1) Detect any additional duplicated files in the input and baseline datasets. As of today (02/02/22), there are no longer duplicate files residing within the input datasets -- however there are duplicate files within the baseline datasets which only occurs within 2 (out of the 19) timestamp baseline datasets, but they are separated by /INPUT and /RESTART subfolders. Some of these files are:

- aerosol.dat
- co2historicaldata_YYYY
- co2monthlycyc.txt 
- solarconstant_noaa_an.txt
- sfc_emissivity_idx.txt
- C96_grid.tile#.nc
- oro_data.tile#.nc
- global_o3prdlos.f77
- grid_spec.nc

2) Determine the file storage per UFS component per timestamped input dataset in an effort to acquire insight on the current input dataset structure's storage size for any given UFS component. Purpose: Can assist the team in detecting any potential outliers/anomalies within a given UFS component input's data structure. 

3) Determine the file storage per timestamped input dataset in an effort to acquire insight on the current dataset structure's storage size. Purpose: Can inform team of how much storage will be needed for the UFS input datasets for deployment.

4) Determine the file storage per timestamped baseline dataset in an effort to acquire insight on the current dataset structure's storage size. Purpose: Can inform team of how much storage will be needed for the UFS baseline datasets for deployment.

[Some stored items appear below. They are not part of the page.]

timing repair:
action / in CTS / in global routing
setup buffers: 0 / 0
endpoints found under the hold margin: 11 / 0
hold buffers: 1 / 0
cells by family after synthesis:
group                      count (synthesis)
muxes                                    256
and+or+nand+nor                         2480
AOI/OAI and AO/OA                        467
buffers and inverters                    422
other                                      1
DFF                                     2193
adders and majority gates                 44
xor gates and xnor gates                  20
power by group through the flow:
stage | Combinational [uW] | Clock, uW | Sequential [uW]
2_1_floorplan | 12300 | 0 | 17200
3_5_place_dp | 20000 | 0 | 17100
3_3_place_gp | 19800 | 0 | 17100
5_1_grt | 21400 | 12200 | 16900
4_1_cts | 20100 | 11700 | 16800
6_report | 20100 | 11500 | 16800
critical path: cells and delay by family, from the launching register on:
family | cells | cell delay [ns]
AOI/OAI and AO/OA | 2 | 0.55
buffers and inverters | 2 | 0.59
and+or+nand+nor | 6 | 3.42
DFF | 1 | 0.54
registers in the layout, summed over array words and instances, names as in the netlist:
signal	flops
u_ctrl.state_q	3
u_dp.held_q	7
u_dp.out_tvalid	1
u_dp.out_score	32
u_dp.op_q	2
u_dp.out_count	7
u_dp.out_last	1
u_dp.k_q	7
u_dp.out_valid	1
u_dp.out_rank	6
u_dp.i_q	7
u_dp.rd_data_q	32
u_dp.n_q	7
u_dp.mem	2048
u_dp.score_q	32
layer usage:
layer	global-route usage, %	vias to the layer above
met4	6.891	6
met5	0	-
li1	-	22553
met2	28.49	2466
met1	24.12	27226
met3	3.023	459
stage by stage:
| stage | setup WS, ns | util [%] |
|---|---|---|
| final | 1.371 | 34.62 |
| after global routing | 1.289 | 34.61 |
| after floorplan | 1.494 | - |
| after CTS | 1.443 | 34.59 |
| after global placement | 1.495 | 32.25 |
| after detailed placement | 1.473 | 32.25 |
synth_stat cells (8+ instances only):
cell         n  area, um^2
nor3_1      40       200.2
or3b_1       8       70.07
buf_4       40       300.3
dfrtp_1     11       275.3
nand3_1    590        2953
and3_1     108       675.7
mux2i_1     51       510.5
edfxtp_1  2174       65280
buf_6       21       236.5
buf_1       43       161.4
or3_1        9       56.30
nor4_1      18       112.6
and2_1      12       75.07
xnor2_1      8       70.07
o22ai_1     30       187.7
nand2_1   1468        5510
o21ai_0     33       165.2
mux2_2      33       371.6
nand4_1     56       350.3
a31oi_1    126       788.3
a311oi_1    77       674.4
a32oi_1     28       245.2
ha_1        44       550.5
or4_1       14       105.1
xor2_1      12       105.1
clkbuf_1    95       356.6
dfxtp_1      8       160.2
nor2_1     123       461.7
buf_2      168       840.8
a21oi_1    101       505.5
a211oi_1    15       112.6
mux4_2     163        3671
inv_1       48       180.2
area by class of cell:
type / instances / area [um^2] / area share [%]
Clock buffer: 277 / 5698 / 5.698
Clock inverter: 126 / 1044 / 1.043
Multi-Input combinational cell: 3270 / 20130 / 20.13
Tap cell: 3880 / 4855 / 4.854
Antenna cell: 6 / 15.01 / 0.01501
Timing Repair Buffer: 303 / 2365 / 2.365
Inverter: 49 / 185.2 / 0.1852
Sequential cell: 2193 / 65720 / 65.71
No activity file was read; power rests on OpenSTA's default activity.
<file path="src/sv/assert_macros.svh">
// Assertion helpers; the enclosing module supplies clk and arst_n.
`ifndef ASSERT_MACROS_SVH
`define ASSERT_MACROS_SVH

// Same-cycle implication.
`define ASSERT_SAME(label, ante, cons) \
	label: assert property (@(posedge clk) disable iff (!arst_n) (ante) |-> (cons)) \
		else $error("assertion failed");

// Next-cycle implication.
`define ASSERT_NEXT(label, ante, cons) \
	label: assert property (@(posedge clk) disable iff (!arst_n) (ante) |=> (cons)) \
		else $error("assertion failed");

`endif

</file>
<file path="src/sv/ddn_pkg.sv">
package ddn_pkg;

	typedef enum logic [2:0] {
		CMD_START   = 3'd0,
		CMD_TOKEN   = 3'd1,
		CMD_RETURN  = 3'd2,
		CMD_ACK     = 3'd3,
		CMD_VISITED = 3'd4
	} cmd_t;

	typedef enum logic [1:0] {
		KIND_TOKEN   = 2'd0,
		KIND_RETURN  = 2'd1,
		KIND_ACK     = 2'd2,
		KIND_VISITED = 2'd3
	} kind_t;

	localparam logic REG_IS_INITIATOR = 1'b0;
	localparam logic REG_PORT_COUNT   = 1'b1;

	localparam logic [3:0] PORT_COUNT_RESET = 4'd8;

	typedef struct packed {
		kind_t      kind;
		logic [2:0] port;
		logic [3:0] count;
	} job_t;

endpackage

</file>
<file path="src/sv/ddn_ctrl.sv">
module ddn_ctrl #(
	parameter int MAX_PORTS = 8
) (
	input  logic            clk,
	input  logic            arst_n,
	input  logic            wr_en,
	input  logic            wr_index,
	input  logic [3:0]      wr_data,
	input  logic            acc,
	input  logic [2:0]      cmd,
	input  logic [2:0]      arrival_port,
	output ddn_pkg::job_t   job
);

	localparam int PW = (MAX_PORTS < 8) ? MAX_PORTS : 8;

	logic          is_initiator_q;
	logic [3:0]    port_count_q;
	logic [PW-1:0] unvisited_q;
	logic [PW-1:0] pending_q;
	logic          visited_q;
	logic          idle_q;
	logic [2:0]    entry_q;

	logic [PW-1:0] unvisited_n;
	logic [PW-1:0] pending_n;
	logic          visited_n;
	logic          idle_n;
	logic [2:0]    entry_n;

	logic [3:0]    n_ports;
	logic [PW-1:0] all_mask;
	logic [PW-1:0] sel;
	logic          in_use;
	logic          found;
	logic [2:0]    fidx;
	logic [PW-1:0] fbit;
	ddn_pkg::job_t fwd_job;

	always_comb begin
		n_ports = (port_count_q > 4'(PW)) ? 4'(PW) : port_count_q;
		in_use  = {1'b0, arrival_port} < n_ports;
		found   = 1'b0;
		fidx    = '0;
		fbit    = '0;
		for (int i = 0; i < PW; i++) begin
			all_mask[i] = 4'(i) < n_ports;
			sel[i]      = arrival_port == 3'(i);
		end
		for (int i = PW - 1; i >= 0; i--) begin
			if (unvisited_q[i]) begin
				found = 1'b1;
				fidx  = 3'(i);
			end
		end
		for (int i = 0; i < PW; i++) begin
			fbit[i] = found && (fidx == 3'(i));
		end
		if (found) begin
			fwd_job = '{kind: ddn_pkg::KIND_TOKEN, port: fidx, count: 4'd1};
		end else if (!is_initiator_q) begin
			fwd_job = '{kind: ddn_pkg::KIND_RETURN, port: entry_q, count: 4'd1};
		end else begin
			fwd_job = '{kind: ddn_pkg::KIND_TOKEN, port: 3'd0, count: 4'd0};
		end
	end

	always_comb begin
		unvisited_n = unvisited_q;
		pending_n   = pending_q;
		visited_n   = visited_q;
		idle_n      = idle_q;
		entry_n     = entry_q;
		job         = '{kind: ddn_pkg::KIND_TOKEN, port: 3'd0, count: 4'd0};
		if (cmd == ddn_pkg::CMD_START) begin
			unvisited_n = all_mask;
			pending_n   = '0;
			visited_n   = 1'b0;
			entry_n     = 3'd0;
			idle_n      = !is_initiator_q;
			if (is_initiator_q) begin
				visited_n = 1'b1;
				pending_n = all_mask;
				job = '{kind: ddn_pkg::KIND_VISITED, port: 3'd0, count: n_ports};
			end
		end else if (cmd <= ddn_pkg::CMD_VISITED && in_use) begin
			if (cmd == ddn_pkg::CMD_RETURN) begin
				unvisited_n = unvisited_q & ~fbit;
				job         = fwd_job;
			end else if (idle_q && cmd == ddn_pkg::CMD_VISITED) begin
				unvisited_n = unvisited_q & ~sel;
				idle_n      = 1'b0;
				visited_n   = 1'b1;
				job = '{kind: ddn_pkg::KIND_ACK, port: arrival_port, count: 4'd1};
			end else if (visited_q && cmd == ddn_pkg::CMD_ACK) begin
				pending_n = pending_q & ~sel;
				if (pending_n == '0) begin
					unvisited_n = unvisited_q & ~fbit;
					job         = fwd_job;
				end
			end else if (visited_q && cmd == ddn_pkg::CMD_VISITED) begin
				pending_n   = pending_q & ~sel;
				unvisited_n = unvisited_q & ~sel;
				job = '{kind: ddn_pkg::KIND_ACK, port: arrival_port, count: 4'd1};
			end else if (cmd == ddn_pkg::CMD_TOKEN) begin
				visited_n = 1'b1;
				entry_n   = arrival_port;
				pending_n = all_mask;
				job = '{kind: ddn_pkg::KIND_VISITED, port: 3'd0, count: n_ports};
			end
		end
	end

	always_ff @(posedge clk or negedge arst_n) begin
		if (!arst_n) begin
			is_initiator_q <= 1'b0;
			port_count_q   <= ddn_pkg::PORT_COUNT_RESET;
		end else if (wr_en) begin
			unique case (wr_index)
				ddn_pkg::REG_IS_INITIATOR: is_initiator_q <= wr_data[0];
				ddn_pkg::REG_PORT_COUNT:   port_count_q   <= wr_data;
				default: ;
			endcase
		end
	end

	always_ff @(posedge clk or negedge arst_n) begin
		if (!arst_n) begin
			unvisited_q <= '0;
			pending_q   <= '0;
			visited_q   <= 1'b0;
			idle_q      <= 1'b1;
			entry_q     <= 3'd0;
		end else if (acc) begin
			unvisited_q <= unvisited_n;
			pending_q   <= pending_n;
			visited_q   <= visited_n;
			idle_q      <= idle_n;
			entry_q     <= entry_n;
		end
	end

endmodule

</file>
<file path="src/sv/ddn_emit.sv">
module ddn_emit (
	input  logic          clk,
	input  logic          arst_n,
	input  logic          push_valid,
	input  ddn_pkg::job_t push_job,
	output logic          push_ready,
	output logic          out_valid,
	input  logic          out_ready,
	output logic [1:0]    send_kind,
	output logic [2:0]    send_port,
	output logic          last
);

	logic          job_valid_s1;
	ddn_pkg::job_t job_s1;
	ddn_pkg::kind_t kind_q;
	logic [2:0]    port_q;
	logic [3:0]    left_q;
	logic          em_done;

	assign out_valid  = left_q != 4'd0;
	assign last       = left_q == 4'd1;
	assign send_kind  = kind_q;
	assign send_port  = port_q;
	assign em_done    = !out_valid || (out_ready && last);
	assign push_ready = !job_valid_s1 || em_done;

	always_ff @(posedge clk or negedge arst_n) begin
		if (!arst_n) begin
			job_valid_s1 <= 1'b0;
		end else if (push_valid) begin
			job_valid_s1 <= 1'b1;
		end else if (em_done) begin
			job_valid_s1 <= 1'b0;
		end
	end

	always_ff @(posedge clk) begin
		if (push_valid) begin
			job_s1 <= push_job;
		end
	end

	always_ff @(posedge clk or negedge arst_n) begin
		if (!arst_n) begin
			kind_q <= ddn_pkg::KIND_TOKEN;
			port_q <= 3'd0;
			left_q <= 4'd0;
		end else if (em_done) begin
			kind_q <= job_s1.kind;
			port_q <= job_s1.port;
			left_q <= job_valid_s1 ? job_s1.count : 4'd0;
		end else if (out_ready) begin
			port_q <= port_q + 3'd1;
			left_q <= left_q - 4'd1;
		end
	end

endmodule

</file>
<file path="src/sv/distributed_dfs_node.sv">
// One node of a distributed depth-first traversal.
// Input channel (in_valid/in_ready): cmd and arrival_port, one command per beat.
// Output channel (out_valid/out_ready): send_kind and send_port, one message per
// beat; last marks the final message caused by a command. A command that
// causes no message produces no beat.
// Configuration: wr_en/wr_index/wr_data; index 0 is is_initiator, index 1 is
// port_count. Write only while the node is idle.
// A command's first message passes the job register, then the output registers.
// Throughput: one message per cycle while out_ready is high; a command
// occupies the message emitter until all its messages are sent (up to eight
// for a Visited broadcast, one otherwise). A one-entry job register ahead of
// the emitter lets the next command be taken while the current ones drain.
// Reset clears masks, flags and entry port, sets idle, is_initiator to 0 and
// port_count to 8. When the receiver stalls, the current message holds and at
// most one further command is buffered before in_ready drops.
module distributed_dfs_node #(
	parameter int MAX_PORTS = 8
) (
	input  logic       clk,
	input  logic       arst_n,
	input  logic       wr_en,
	input  logic       wr_index,
	input  logic [3:0] wr_data,
	input  logic       in_valid,
	output logic       in_ready,
	input  logic [2:0] cmd,
	input  logic [2:0] arrival_port,
	output logic       out_valid,
	input  logic       out_ready,
	output logic [1:0] send_kind,
	output logic [2:0] send_port,
	output logic       last
);

	`include "assert_macros.svh"

	logic          acc;
	ddn_pkg::job_t job;

	assign acc = in_valid && in_ready;

	ddn_ctrl #(
		.MAX_PORTS(MAX_PORTS)
	) u_ctrl (
		.clk         (clk),
		.arst_n      (arst_n),
		.wr_en       (wr_en),
		.wr_index    (wr_index),
		.wr_data     (wr_data),
		.acc         (acc),
		.cmd         (cmd),
		.arrival_port(arrival_port),
		.job         (job)
	);

	ddn_emit u_emit (
		.clk       (clk),
		.arst_n    (arst_n),
		.push_valid(acc && (job.count != 4'd0)),
		.push_job  (job),
		.push_ready(in_ready),
		.out_valid (out_valid),
		.out_ready (out_ready),
		.send_kind (send_kind),
		.send_port (send_port),
		.last      (last)
	);

	`ASSERT_SAME(a_single_alone, out_valid && send_kind != ddn_pkg::KIND_VISITED, last)
	`ASSERT_SAME(a_stall_busy, !in_ready, out_valid)
	`ASSERT_NEXT(a_bcast_step, out_valid && out_ready && !last,
		out_valid && send_port == 3'($past(send_port) + 3'd1))

endmodule
</file>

5) Determine the number of nodes ("folders") relative to each root folder will provide insights on the current dataset structure's depth for both input and baseline datasets. Acquiring information on the bandwidth of the nodes per file relative to their root/CNTL folder will assist in the reconstruction & mapping of the data files.

   All in all, data analysis of the current data struture needed to be performed to assist in the cleaning of the current data struture in preparation for mapping the UFS datasets to the RT and UFS application frameworks. In addition, the creation of this pythonic tool will be able to assist the team in the data analytics & mapping of the UFS datasets.